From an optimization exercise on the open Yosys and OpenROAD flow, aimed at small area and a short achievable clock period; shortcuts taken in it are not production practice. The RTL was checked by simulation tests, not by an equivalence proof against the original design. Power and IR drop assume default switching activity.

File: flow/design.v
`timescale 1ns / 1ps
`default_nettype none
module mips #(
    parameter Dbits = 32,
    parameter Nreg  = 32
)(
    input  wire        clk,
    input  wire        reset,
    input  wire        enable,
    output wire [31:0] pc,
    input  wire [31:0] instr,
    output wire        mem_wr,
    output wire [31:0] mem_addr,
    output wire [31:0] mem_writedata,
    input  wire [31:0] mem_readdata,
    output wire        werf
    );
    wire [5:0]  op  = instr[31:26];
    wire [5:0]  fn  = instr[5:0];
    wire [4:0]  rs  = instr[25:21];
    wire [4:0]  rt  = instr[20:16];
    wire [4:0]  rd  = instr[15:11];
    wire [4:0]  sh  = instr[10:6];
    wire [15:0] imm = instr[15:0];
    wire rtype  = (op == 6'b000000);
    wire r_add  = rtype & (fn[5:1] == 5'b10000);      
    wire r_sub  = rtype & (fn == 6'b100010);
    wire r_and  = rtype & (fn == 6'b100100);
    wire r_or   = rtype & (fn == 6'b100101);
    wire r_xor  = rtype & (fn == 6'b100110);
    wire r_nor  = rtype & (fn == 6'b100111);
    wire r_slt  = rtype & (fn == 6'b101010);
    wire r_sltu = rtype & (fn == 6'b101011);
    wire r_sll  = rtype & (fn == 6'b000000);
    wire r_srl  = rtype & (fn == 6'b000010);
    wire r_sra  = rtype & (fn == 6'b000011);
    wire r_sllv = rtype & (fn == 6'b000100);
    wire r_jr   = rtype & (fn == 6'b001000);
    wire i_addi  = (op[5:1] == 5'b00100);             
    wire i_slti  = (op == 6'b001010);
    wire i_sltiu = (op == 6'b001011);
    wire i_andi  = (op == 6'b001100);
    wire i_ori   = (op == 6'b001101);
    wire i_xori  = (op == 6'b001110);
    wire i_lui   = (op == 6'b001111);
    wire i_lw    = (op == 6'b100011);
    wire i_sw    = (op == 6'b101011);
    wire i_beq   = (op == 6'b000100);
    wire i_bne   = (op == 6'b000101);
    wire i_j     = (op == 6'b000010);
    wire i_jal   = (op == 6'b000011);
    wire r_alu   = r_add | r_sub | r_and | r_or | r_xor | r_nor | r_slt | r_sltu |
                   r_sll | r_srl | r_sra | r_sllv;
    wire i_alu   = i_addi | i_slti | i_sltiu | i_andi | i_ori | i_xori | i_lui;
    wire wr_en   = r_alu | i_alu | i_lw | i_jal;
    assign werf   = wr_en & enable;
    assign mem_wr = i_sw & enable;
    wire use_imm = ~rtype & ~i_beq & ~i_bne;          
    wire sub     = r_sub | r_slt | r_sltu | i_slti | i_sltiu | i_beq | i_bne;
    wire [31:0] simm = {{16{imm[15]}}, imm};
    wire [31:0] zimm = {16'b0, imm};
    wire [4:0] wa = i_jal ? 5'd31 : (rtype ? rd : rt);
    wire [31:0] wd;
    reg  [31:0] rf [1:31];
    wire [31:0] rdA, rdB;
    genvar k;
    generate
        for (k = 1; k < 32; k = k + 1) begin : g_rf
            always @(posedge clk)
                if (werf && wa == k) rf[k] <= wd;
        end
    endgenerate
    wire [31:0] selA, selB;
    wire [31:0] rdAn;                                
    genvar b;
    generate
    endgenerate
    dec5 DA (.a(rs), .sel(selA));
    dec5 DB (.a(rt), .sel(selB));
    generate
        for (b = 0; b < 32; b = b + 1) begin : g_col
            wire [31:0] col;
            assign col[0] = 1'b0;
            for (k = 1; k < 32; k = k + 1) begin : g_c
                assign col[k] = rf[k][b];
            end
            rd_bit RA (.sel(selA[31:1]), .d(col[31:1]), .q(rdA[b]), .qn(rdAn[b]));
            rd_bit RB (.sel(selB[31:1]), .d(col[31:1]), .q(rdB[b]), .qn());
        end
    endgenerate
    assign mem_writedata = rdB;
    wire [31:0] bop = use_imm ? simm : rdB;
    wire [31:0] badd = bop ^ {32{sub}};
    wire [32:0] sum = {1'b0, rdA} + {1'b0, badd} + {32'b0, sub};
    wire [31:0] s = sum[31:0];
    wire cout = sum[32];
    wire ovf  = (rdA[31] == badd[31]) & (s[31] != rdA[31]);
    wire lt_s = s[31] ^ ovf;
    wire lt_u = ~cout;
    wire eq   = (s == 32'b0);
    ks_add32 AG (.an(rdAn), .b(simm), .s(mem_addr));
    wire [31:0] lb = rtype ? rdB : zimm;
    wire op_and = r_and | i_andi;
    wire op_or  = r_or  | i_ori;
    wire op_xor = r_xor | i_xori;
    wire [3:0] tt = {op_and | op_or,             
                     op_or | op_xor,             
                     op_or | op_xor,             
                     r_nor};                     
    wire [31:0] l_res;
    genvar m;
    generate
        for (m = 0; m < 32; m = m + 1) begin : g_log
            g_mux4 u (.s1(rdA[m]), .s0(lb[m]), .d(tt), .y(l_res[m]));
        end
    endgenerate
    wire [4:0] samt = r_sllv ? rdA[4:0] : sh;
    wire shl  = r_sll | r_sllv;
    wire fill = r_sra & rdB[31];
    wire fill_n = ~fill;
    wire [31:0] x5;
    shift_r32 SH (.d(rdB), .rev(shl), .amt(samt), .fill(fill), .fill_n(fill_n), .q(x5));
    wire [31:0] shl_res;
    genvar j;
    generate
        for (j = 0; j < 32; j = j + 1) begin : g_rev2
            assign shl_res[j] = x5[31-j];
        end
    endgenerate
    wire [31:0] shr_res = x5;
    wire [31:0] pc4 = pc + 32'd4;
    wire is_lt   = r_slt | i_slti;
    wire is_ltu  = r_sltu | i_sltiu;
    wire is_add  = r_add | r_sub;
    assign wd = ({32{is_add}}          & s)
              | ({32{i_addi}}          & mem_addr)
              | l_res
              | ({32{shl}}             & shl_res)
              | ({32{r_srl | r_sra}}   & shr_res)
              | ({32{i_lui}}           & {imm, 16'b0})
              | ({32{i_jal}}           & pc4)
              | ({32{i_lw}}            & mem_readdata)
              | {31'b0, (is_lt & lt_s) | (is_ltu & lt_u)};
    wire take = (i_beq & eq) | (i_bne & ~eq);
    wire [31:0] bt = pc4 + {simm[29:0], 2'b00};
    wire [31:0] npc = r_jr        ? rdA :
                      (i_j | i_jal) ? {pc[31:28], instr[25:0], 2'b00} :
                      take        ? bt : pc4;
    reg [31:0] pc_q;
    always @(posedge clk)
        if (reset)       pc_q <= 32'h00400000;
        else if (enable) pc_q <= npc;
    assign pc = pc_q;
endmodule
--
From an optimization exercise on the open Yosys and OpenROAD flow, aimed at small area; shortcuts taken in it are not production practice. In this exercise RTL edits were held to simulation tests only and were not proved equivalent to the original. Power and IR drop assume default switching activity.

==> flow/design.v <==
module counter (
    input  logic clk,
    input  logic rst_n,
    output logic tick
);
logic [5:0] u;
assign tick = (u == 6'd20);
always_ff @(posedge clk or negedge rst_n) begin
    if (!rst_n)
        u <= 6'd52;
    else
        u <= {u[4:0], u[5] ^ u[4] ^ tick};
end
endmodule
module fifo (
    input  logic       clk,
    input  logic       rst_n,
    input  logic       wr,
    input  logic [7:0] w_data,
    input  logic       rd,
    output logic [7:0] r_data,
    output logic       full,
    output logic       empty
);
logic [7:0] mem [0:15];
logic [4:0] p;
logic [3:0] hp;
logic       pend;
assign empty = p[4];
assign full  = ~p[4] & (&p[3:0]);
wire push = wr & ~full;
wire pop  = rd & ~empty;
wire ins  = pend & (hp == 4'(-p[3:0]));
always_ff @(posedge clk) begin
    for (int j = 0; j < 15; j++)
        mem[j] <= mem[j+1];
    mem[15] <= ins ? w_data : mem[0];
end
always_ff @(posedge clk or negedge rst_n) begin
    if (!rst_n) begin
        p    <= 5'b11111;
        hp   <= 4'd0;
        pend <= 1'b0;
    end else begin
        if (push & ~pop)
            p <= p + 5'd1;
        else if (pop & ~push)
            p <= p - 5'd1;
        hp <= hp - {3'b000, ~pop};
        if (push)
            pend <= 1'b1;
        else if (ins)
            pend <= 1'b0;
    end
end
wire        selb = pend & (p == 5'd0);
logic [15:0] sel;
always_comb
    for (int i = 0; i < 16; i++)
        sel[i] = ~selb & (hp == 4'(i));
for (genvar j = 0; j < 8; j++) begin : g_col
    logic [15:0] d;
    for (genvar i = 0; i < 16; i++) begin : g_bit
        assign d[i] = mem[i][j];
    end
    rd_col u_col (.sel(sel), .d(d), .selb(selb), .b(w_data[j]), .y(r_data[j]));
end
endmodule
---
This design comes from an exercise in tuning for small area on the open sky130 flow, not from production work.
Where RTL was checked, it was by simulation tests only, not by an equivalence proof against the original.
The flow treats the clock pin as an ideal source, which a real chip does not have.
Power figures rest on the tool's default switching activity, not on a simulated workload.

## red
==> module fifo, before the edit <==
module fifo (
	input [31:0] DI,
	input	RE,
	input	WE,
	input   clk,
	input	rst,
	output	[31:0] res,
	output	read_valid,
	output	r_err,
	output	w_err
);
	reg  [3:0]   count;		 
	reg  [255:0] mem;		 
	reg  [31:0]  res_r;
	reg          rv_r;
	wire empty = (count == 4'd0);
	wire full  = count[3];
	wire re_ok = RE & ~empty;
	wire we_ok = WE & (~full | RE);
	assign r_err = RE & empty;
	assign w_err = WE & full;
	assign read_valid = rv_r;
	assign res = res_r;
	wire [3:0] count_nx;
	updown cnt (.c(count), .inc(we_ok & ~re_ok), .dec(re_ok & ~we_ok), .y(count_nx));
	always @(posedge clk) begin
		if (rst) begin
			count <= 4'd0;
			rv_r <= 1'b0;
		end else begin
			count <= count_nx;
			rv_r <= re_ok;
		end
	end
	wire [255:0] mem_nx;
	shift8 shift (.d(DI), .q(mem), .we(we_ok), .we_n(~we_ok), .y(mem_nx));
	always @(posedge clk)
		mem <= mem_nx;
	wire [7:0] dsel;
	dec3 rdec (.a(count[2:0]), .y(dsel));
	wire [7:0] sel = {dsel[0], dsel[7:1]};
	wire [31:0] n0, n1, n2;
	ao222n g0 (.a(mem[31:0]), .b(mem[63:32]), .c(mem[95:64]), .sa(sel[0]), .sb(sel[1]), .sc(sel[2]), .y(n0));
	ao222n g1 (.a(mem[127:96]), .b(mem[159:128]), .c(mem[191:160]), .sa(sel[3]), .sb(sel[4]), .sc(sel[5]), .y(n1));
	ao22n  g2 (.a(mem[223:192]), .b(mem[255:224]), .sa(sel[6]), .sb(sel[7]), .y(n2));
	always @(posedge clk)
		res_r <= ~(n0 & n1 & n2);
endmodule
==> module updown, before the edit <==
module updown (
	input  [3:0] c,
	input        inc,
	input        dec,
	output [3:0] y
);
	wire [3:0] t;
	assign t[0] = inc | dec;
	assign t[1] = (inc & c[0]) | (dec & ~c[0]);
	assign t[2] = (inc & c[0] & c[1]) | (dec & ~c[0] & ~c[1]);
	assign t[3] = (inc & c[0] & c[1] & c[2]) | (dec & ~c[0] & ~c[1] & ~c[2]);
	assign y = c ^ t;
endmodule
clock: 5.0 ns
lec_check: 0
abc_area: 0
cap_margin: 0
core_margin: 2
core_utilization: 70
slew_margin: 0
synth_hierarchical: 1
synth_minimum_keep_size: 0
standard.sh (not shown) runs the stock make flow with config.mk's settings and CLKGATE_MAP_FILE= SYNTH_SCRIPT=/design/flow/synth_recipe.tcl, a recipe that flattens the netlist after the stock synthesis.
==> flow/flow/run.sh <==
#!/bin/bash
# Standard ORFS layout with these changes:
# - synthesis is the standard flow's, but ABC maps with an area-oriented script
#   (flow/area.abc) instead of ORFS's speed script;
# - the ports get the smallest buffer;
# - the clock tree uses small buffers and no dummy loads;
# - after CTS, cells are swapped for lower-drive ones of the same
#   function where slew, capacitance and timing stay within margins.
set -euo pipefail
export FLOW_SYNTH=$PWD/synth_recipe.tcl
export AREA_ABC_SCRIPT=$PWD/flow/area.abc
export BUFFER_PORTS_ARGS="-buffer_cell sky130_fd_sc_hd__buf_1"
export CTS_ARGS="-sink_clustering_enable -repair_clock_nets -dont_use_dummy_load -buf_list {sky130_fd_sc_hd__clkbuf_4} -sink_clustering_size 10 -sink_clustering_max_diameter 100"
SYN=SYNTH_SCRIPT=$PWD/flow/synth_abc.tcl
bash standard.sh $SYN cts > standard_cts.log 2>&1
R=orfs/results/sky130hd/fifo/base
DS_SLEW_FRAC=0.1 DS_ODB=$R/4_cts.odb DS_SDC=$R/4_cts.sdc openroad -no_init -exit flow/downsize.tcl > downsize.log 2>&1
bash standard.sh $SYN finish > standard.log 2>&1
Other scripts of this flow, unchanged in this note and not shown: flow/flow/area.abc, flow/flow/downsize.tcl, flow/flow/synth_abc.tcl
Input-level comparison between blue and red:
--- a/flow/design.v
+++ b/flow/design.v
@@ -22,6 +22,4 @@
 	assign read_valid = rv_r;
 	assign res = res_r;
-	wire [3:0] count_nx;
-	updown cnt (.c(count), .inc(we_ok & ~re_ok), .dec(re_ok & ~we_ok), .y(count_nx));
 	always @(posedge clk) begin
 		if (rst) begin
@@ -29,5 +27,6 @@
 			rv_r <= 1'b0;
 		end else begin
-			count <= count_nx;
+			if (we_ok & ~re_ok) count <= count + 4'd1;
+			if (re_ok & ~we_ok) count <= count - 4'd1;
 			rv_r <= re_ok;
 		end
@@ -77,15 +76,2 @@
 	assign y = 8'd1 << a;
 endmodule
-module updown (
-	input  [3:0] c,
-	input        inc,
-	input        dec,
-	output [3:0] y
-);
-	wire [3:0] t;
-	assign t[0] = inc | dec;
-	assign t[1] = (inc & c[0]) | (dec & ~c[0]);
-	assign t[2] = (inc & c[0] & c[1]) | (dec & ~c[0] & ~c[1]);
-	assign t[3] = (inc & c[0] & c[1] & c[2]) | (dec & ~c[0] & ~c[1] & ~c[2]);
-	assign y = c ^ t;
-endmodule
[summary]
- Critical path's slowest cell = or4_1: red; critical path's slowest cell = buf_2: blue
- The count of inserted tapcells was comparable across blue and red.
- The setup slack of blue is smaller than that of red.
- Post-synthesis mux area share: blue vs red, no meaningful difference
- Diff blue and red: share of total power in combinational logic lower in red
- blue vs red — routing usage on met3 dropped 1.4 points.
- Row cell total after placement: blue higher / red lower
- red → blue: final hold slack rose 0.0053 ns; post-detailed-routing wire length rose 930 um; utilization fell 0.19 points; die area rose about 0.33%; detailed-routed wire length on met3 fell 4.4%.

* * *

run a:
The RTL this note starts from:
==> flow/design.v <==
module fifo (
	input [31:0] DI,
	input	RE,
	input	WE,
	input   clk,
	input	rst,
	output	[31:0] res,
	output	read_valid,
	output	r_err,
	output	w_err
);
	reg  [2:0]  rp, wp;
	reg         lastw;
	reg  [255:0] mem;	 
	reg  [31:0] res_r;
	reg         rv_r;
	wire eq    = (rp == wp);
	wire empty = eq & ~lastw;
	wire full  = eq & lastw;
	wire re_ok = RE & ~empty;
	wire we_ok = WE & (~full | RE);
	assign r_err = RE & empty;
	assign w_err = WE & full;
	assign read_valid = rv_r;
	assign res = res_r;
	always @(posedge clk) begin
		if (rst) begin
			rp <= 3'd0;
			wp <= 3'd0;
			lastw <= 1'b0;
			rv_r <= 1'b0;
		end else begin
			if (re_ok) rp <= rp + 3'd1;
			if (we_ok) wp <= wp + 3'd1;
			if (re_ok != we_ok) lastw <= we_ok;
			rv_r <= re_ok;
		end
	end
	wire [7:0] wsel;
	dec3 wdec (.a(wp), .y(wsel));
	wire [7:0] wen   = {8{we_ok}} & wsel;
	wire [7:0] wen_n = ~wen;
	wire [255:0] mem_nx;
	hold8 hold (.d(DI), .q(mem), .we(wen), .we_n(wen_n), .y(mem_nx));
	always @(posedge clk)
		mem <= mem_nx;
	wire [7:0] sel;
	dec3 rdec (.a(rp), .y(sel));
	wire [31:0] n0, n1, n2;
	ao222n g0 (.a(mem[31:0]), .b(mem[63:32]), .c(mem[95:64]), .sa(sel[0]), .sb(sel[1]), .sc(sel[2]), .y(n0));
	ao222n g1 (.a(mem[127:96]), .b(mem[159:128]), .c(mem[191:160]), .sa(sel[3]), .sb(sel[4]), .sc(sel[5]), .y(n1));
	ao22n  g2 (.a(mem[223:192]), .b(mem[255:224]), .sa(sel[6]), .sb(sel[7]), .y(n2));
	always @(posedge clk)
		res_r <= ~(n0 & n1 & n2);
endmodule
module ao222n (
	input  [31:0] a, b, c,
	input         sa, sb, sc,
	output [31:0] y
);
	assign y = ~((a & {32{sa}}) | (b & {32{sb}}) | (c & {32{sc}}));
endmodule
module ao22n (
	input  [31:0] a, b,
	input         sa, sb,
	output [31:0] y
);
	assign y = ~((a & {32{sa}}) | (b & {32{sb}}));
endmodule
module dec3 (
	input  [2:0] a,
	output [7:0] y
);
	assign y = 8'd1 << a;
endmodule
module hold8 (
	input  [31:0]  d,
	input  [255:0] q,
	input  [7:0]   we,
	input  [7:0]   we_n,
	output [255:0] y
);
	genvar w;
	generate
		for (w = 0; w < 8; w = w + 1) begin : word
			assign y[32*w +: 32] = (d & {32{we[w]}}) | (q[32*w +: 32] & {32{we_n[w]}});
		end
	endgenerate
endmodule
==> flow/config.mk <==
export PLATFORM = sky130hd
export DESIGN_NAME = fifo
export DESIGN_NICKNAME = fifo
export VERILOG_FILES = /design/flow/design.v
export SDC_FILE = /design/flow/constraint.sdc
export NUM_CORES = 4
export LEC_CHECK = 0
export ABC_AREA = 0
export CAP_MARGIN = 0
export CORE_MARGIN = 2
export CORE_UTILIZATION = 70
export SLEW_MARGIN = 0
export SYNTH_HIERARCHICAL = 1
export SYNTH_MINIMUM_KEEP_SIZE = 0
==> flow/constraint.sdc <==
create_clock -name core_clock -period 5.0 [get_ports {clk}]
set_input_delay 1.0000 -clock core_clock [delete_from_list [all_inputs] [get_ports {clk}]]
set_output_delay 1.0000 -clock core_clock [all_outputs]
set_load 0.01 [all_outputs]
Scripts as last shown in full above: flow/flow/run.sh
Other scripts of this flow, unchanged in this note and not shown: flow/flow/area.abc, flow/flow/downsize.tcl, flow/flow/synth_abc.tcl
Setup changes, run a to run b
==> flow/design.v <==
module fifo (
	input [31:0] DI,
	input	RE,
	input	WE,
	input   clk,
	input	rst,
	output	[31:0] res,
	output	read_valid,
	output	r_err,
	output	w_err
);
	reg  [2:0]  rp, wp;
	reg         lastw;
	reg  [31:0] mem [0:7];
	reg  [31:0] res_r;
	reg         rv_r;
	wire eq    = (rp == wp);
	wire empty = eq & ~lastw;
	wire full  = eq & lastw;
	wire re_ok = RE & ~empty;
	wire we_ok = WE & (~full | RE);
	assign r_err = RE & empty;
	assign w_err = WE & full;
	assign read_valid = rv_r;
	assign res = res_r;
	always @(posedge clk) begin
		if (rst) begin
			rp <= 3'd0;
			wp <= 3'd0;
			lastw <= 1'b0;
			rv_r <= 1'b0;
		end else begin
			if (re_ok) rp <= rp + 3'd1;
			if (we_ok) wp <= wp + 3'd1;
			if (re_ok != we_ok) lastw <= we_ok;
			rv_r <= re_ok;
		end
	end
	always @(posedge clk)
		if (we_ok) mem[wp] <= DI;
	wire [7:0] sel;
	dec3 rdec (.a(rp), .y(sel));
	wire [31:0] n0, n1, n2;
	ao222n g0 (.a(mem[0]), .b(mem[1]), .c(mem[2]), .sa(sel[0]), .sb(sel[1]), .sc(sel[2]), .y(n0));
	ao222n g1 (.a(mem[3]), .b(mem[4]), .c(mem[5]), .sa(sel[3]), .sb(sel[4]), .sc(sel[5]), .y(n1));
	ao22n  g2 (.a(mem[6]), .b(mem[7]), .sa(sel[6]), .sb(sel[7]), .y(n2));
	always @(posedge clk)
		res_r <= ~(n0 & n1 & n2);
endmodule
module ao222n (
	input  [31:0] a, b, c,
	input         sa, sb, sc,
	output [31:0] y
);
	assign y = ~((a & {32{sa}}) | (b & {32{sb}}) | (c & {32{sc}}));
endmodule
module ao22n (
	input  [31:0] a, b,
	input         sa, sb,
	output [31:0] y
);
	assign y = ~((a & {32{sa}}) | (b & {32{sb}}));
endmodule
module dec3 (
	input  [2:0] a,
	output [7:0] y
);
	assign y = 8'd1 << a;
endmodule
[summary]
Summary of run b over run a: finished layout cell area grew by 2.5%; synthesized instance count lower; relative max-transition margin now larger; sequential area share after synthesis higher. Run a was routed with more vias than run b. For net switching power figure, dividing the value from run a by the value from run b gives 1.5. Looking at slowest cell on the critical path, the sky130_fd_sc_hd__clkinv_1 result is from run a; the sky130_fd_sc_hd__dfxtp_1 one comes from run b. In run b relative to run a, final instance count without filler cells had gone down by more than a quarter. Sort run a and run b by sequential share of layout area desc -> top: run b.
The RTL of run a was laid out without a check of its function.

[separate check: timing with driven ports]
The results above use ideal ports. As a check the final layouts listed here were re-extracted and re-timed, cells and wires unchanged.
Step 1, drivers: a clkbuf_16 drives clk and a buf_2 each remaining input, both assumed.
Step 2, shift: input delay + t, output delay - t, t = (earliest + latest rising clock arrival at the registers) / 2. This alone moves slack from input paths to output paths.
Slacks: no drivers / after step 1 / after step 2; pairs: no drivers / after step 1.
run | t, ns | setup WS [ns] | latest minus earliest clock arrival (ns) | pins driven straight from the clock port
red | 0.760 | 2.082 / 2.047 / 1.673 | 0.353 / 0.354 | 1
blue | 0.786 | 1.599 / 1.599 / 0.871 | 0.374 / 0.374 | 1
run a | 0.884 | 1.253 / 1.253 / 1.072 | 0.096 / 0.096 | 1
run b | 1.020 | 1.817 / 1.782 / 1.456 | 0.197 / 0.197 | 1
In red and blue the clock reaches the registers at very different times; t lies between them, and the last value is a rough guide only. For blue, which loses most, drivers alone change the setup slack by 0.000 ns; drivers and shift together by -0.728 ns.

◆ What you will do
Search the records above for the word "that" and give the number of lines where it occurs, nothing else.

◆ Result of this task
2